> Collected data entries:
────────────────
### src/rtl/jtag_tap_ctrl.sv
// IEEE 1149.1 TAP controller with IR, BYPASS, IDCODE and one USER data register.
// Capture/shift on tck rising edge; tdo and register updates on tck falling edge.
module jtag_tap_ctrl #(
    parameter int unsigned IR_WIDTH   = 4,
    parameter logic [31:0] IDCODE_VAL = 32'h1ABC_D0E1,
    parameter int unsigned USER_WIDTH = 8
) (
    input  logic                  tck,
    input  logic                  trst,
    input  logic                  tms,
    input  logic                  tdi,
    output logic                  tdo,
    output logic                  tdo_en,
    output logic [IR_WIDTH-1:0]   ir_q,
    output logic [USER_WIDTH-1:0] user_q,
    output logic [3:0]            tap_state
);

    typedef enum logic [3:0] {
        TLR, RTI, SEL_DR, CAP_DR, SH_DR, EX1_DR, PA_DR, EX2_DR,
        UPD_DR, SEL_IR, CAP_IR, SH_IR, EX1_IR, PA_IR, EX2_IR, UPD_IR
    } tap_e;

    localparam logic [IR_WIDTH-1:0] IR_IDCODE = IR_WIDTH'(1);
    localparam logic [IR_WIDTH-1:0] IR_USER   = IR_WIDTH'(2);
    localparam logic [IR_WIDTH-1:0] IR_CAPT   = IR_WIDTH'(4'b0101);

    tap_e state, state_nxt;

    logic [IR_WIDTH-1:0]   ir_sr;
    logic [31:0]           id_sr;
    logic [USER_WIDTH-1:0] usr_sr;
    logic                  bp_sr;
    logic                  sel_idcode;
    logic                  sel_user;
    logic                  dr_lsb;

    assign tap_state  = state;
    assign sel_idcode = (ir_q == IR_IDCODE);
    assign sel_user   = (ir_q == IR_USER);

    always_ff @(posedge tck or negedge trst) begin
        if (!trst) state <= TLR;
        else       state <= state_nxt;
    end

    always_comb begin
        state_nxt = state;
        unique case (state)
            TLR:    state_nxt = tms ? TLR    : RTI;
            RTI:    state_nxt = tms ? SEL_DR : RTI;
            SEL_DR: state_nxt = tms ? SEL_IR : CAP_DR;
            CAP_DR: state_nxt = tms ? EX1_DR : SH_DR;
            SH_DR:  state_nxt = tms ? EX1_DR : SH_DR;
            EX1_DR: state_nxt = tms ? UPD_DR : PA_DR;
            PA_DR:  state_nxt = tms ? EX2_DR : PA_DR;
            EX2_DR: state_nxt = tms ? UPD_DR : SH_DR;
            UPD_DR: state_nxt = tms ? SEL_DR : RTI;
            SEL_IR: state_nxt = tms ? TLR    : CAP_IR;
            CAP_IR: state_nxt = tms ? EX1_IR : SH_IR;
            SH_IR:  state_nxt = tms ? EX1_IR : SH_IR;
            EX1_IR: state_nxt = tms ? UPD_IR : PA_IR;
            PA_IR:  state_nxt = tms ? EX2_IR : PA_IR;
            EX2_IR: state_nxt = tms ? UPD_IR : SH_IR;
            UPD_IR: state_nxt = tms ? SEL_DR : RTI;
        endcase
    end

    always_comb begin
        dr_lsb = bp_sr;
        unique case (1'b1)
            sel_idcode: dr_lsb = id_sr[0];
            sel_user:   dr_lsb = usr_sr[0];
            default:    dr_lsb = bp_sr;
        endcase
    end

    // Only the selected DR moves; pause/exit states leave everything intact.
    always_ff @(posedge tck or negedge trst) begin
        if (!trst) begin
            ir_sr  <= '0;
            id_sr  <= '0;
            usr_sr <= '0;
            bp_sr  <= 1'b0;
        end else begin
            case (state)
                CAP_IR: ir_sr <= IR_CAPT;
                SH_IR:  ir_sr <= {tdi, ir_sr[IR_WIDTH-1:1]};
                CAP_DR: begin
                    bp_sr <= 1'b0;
                    unique case (1'b1)
                        sel_idcode: id_sr  <= IDCODE_VAL;
                        sel_user:   usr_sr <= user_q;
                        default:    ;
                    endcase
                end
                SH_DR: begin
                    unique case (1'b1)
                        sel_idcode: id_sr  <= {tdi, id_sr[31:1]};
                        sel_user:   usr_sr <= {tdi, usr_sr[USER_WIDTH-1:1]};
                        default:    bp_sr  <= tdi;
                    endcase
                end
                default: ;
            endcase
        end
    end

    always_ff @(negedge tck or negedge trst) begin
        if (!trst) begin
            tdo    <= 1'b0;
            tdo_en <= 1'b0;
            ir_q   <= IR_IDCODE;
            user_q <= '0;
        end else begin
            tdo    <= 1'b0;
            tdo_en <= 1'b0;
            case (state)
                SH_IR: begin
                    tdo    <= ir_sr[0];
                    tdo_en <= 1'b1;
                end
                SH_DR: begin
                    tdo    <= dr_lsb;
                    tdo_en <= 1'b1;
                end
                UPD_IR: ir_q <= ir_sr;
                UPD_DR: if (sel_user) user_q <= usr_sr;
                TLR:    ir_q <= IR_IDCODE;
                default: ;
            endcase
        end
    end

endmodule

### config.mk
export PLATFORM = sky130hd
export DESIGN_NAME = jtag_tap_ctrl
export DESIGN_NICKNAME = d
export VERILOG_FILES = /design/src/rtl/jtag_tap_ctrl.sv
export SDC_FILE = /design/constraint.sdc
export NUM_CORES = 1
export LEC_CHECK = 0
export BUFFER_PORTS_ARGS = -buffer_cell sky130_fd_sc_hd__buf_2
export CAP_MARGIN = 20
export CORE_MARGIN = 5
export CORE_UTILIZATION = 35
export DETAILED_ROUTE_END_ITERATION = 6
export PLACE_DENSITY = 0.55
export SYNTH_ARGS = -nofsm -noshare
export SYNTH_HDL_FRONTEND = slang
export SYNTH_SLANG_ARGS = --single-unit
### constraint.sdc
create_clock -name tck -period 1.6 [get_ports tck]
set_input_delay 0.4 -clock tck [delete_from_list [all_inputs] [get_ports tck]]
set_output_delay 0.4 -clock tck [all_outputs]
set_load 0.005 [all_outputs]
# After elaboration in Yosys (flattened, before gate mapping)
# Cells that the tools add are included.
[word_totals] reg_bits=63 in_bits=4 out_inout_bits=18 word_cells=70
[op_classes] n_eq_ne=22 muxes=26 reduce_logical=13
[op_table] operator="32-bit 2-to-1 mux" count=2
[op_table] operator="32-bit one-hot mux with 2 select lines" count=1
[op_table] operator="4-bit one-hot mux with 12 select lines" count=1
[op_table] operator="4-bit == test (second input constant)" count=8
[op_table] operator="4-bit by 3-bit == test with 1-bit output (second input constant)" count=4
[op_table] operator="4-bit 2-to-1 mux" count=4
[op_table] operator="8-bit 2-to-1 mux" count=2
[op_table] operator="4-bit one-hot mux with 2 select lines" count=2
[op_table] operator="8-bit one-hot mux with 2 select lines" count=1
[op_table] operator="4-bit by 2-bit == test with 1-bit output (second input constant)" count=3
[op_table] operator="2-bit != test (second input constant)" count=5
[op_table] operator="4-bit by 1-bit == test with 1-bit output (second input constant)" count=2
[op_table] operator="2-bit OR reduction" count=4
[op_table] operator="2-bit 2-to-1 mux" count=3
[op_table] operator="3-bit 2-to-1 mux" count=2
[op_table] operator="1-bit one-hot mux with 2 select lines" count=3
[op_table] operator="3-bit AND reduction" count=2
[op_table] operator="2-bit nonzero test" count=3
[op_table] operator="1-bit 2-to-1 mux" count=5
[op_table] operator="4-bit logical NOT" count=1
[op_table] operator="2-bit AND reduction" count=2
[op_table] operator="3-bit OR reduction" count=1

# Logic depth before layout (Yosys ltp)
[depth] ltp_word=4 depth_mapped=7 depth_no_buf=4

==> flow_summary.yaml <==
routing:
  routed_wirelength_um: 6330
  drc: 0
  ant_nets: 0
  first_iter_violations: 119
  vias_per_cell: 4.90
  wl_per_cell_um: 15.0
  via_count: 2069
  firstDrtPassIters: 4
clocking:
  clock_path_buffers: 2
  cts_tree: "yes"
  cts_buffers: 9
  cts-htree-levels: 3
  cts-root-buf: "clkbuf_8"
  worstSkewPairLatency_ns: 0.37
  clk_pin_slew_worst_paths_ns: 0.07
  clock_sinks: 63
power:
  pwr-share-comb_pct: 47.3
  p_seq_share_pct: 35.2
  power_leakage_uw: 0.00179
  powerDensity_mw_per_mm2: 1830
  p_int_uw: 4500
  clkPwrFrac_pct: 17.4
  power.switching_uw: 2570
  vdd_drop_max_mv: 0.750
  power_uw: 7070
  switching_share_pct: 36.3
synth:
  ys.flop_type: "dfrtp_1"
  syn_area_sq_mm: 0.00271
  synth_top_area_share_pct: 45.3
  yosys-top-cells-area: "dfrtp_1 (45%), dfrtn_1 (12%), a22o_1 (5.5%)"
  synth.distinct_cells: 44
  syn-instance-count: 231
  synth_area_per_cell_sq_um: 11.7
  ys_seq_area_share_pct: 58.3
  async_flop_share_pct: 100
  synth_area_leader_cell: "dfrtp_1"
  synth-seq-cells: 63
  syn_nets: 235
  yosysWarningCount: 0
  synth-edff-count: 0
cells_and_area:
  fillerInstances: 690
  layout-drive-gt1-share_pct: 45.3
  diodes: 0
  nNetsFinal: 319
  multi_input_area_sq_mm: 0.00123
  syn2layout_area_growth_pct: 42.8
  final_util_pct: 50.8
  seq_area_sq_mm: 0.00158
status:
  failed_checks: "negative setup slack"
  status: "complete, but fails checks"
timing:
  finalHoldViolations: 0
  skew_ns: 0.0517
  drv_slew: 0
  worstMarginPinSlew_ns: 0.587
  rsz0062_at_grt: "yes"
  setup_violations: 70
  fin_ws_ns: -0.791
  slew_headroom_pct: 60.8
critical_path:
  crit_path_top_delay_cell: "dfstp_2"
  critical_path_required_ns: 1.82
  cp-end-kind: "flop"
  crit_type: "reg -> reg"
  max_stage_delay_ns: 0.54
  crit_fanout: 8
  crit_arrival_ns: 2.61
  start_kind: "flop"
  cp_cell_sequence: "nor2b_4, and3b_2, buf_8, nand2_8, a22o_1"
global_routing:
  met1_usage_pct: 19.6
  antenna_found_initial: 0
  grt_use_total_pct: 13.6
  grt_pass1_wl_um: 10600
  grtUsageMet3_pct: 3.57
  gr-usage-met2_pct: 19.7
  grt_busiest_layer: "met2"
  grt_pass1_vias: 2125
  overflow: 0
  grt_max_degree: 28
die:
  rows: 32
  die_h_um: 97.9
  start_util_pct: 35.6
  core_sq_mm: 0.00761
  dieArea_sq_mm: 0.00959
  ios: 22
  die_w_um: 97.9
worst_hold_path:
  hp-class: "in -> async"
place:
  place_congestion: 0.808
  dp_hpwl_um: 3880
  io_buffers: 21
run:
  maxCapViolCount: 0
==> flip-flops by register name, summed over array words and instances, names as in the netlist <==
| register | flops |
|---|---|
| id_sr | 32 |
| user_q | 8 |
| usr_sr | 8 |
| ir_q | 4 |
| ir_sr | 4 |
| tap_state | 4 |
| bp_sr | 1 |
| tdo | 1 |
| tdo_en | 1 |
==> placed cells by master (no fill, tap or decap), drive strengths merged, types with 2 or more instances in the layout <==
cell      instances
nor3              2
a21o              2
clkinvlp          2
o22a             15
a221oi            2
nor2             16
dfrtn            13
clkbuf           11
inv               6
o211ai            2
mux2i             8
nor3b             2
a21oi            15
mux2              8
nand2b            2
o21ai             7
clkinv            3
dfrtp            49
nand3             4
buf              85
o22ai             4
nand2            19
and2              4
and3b             2
nor2b             4
a22o             17
==> synthesized netlist by cell type, types with 3 or more instances <==
library cell / instances
nor2b_1: 4
mux2i_1: 8
buf_2: 5
clkbuf_1: 7
o21ai_0: 7
inv_1: 6
dfrtn_1: 13
and2_1: 3
nor2_1: 16
a22o_1: 17
nand2_1: 16
a21oi_1: 13
nand3_1: 4
dfrtp_1: 49
o22a_1: 15
mux2_2: 8
o22ai_1: 4
==> power groups by stage <==
stage / Clock (uW) / Sequential [uW] / Combinational, uW
2_1_floorplan: 7.82 / 2440 / 1720
3_3_place_gp: 7.82 / 2480 / 2410
3_5_place_dp: 7.82 / 2470 / 2450
4_1_cts: 1280 / 2480 / 2900
5_1_grt: 1350 / 2550 / 3640
6_report: 1230 / 2490 / 3340
==> layout make-up <==
type                       instances  area share [%]
inverter                           5           0.680
tap                              102            3.30
clock buffer                      11            3.66
sequential                        63            40.9
timing repair buffer              85            18.7
clock inverter                     6           0.972
multi-input combinational        150            31.8
==> worst max-delay path: cells and delay by family (launching register included) <==
kind | cells | cell delay [ns]
AND/OR/NAND/NOR | 3 | 0.49
AO/OA/AOI/OAI | 1 | 0.24
buffers and inverters | 1 | 0.17
flip-flops | 1 | 0.54
==> what timing repair did <==
item | in CTS | in global routing
pin swaps | 5 | 24
gates resized for setup | 33 | 20
hold buffers | 0 | 0
setup endpoints to repair | 70 | 71
setup buffers | 13 | 7
cloned | 1 | 3
==> worst paths after layout <==
kind	from	to	slack, ns	depth (start not counted)
max in group asynchronous	trst	user_q[7]	0.62	2
worst min register to register	id_sr[6]	id_sr[5]	0.49	1
worst max-delay path	ir_q[0]	id_sr[26]	-0.79	5
worst max register to register	ir_q[0]	id_sr[26]	-0.79	5
min in group tck	tdi	id_sr[31]	0.38	2
worst min-delay path	trst	id_sr[3]	0.08	2
==> cells by family (layout without fill, tap and decap cells) <==
| kind of cell | count (synthesis) | after routing | synth area share (%) |
|---|---|---|---|
| AOI/OAI and AO/OA | 71 | 71 | 20.0 |
| xor gates and xnor gates | 1 | 1 | 0.324 |
| buffers and inverters | 21 | 107 | 3.84 |
| DFF | 63 | 63 | 58.3 |
| muxes | 16 | 16 | 6.29 |
| and+or+nand+nor | 59 | 62 | 11.2 |
==> routing by layer <==
layer / wire [um] / up-vias
li1: - / 1012
met1: 3160 / 1032
met2: 2980 / 21
met3: 154 / 4
met4: 40 / 0
met5: 0 / -
==> through the flow <==
step | hold WS [ns] | worst slack [ns] | setup TNS [ns] | instance area (sq um) | cells
3_5_place_dp | 0.457 | -0.951 | -43.48 | 3320 | 385
4_1_cts | 0.0863 | -0.782 | -44.65 | 3730 | 414
2_1_floorplan | 0.104 | -0.790 | -37.40 | 2820 | 231
3_3_place_gp | 0.469 | -0.897 | -42.66 | 3320 | 385
6_report | 0.0814 | -0.791 | -43.81 | 3860 | 422
5_1_grt | 0.106 | -0.866 | -47.68 | 3860 | 422
(Power assumes the default switching activity.)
────────────────
> TASK DIRECTIONS:
Wherever the string "default" appears in a line of the records, copy that line.

> PROBLEM SOLUTION:
            default:    dr_lsb = bp_sr;
                        default:    ;
                        default:    bp_sr  <= tdi;
                default: ;
                default: ;
(Power assumes the default switching activity.)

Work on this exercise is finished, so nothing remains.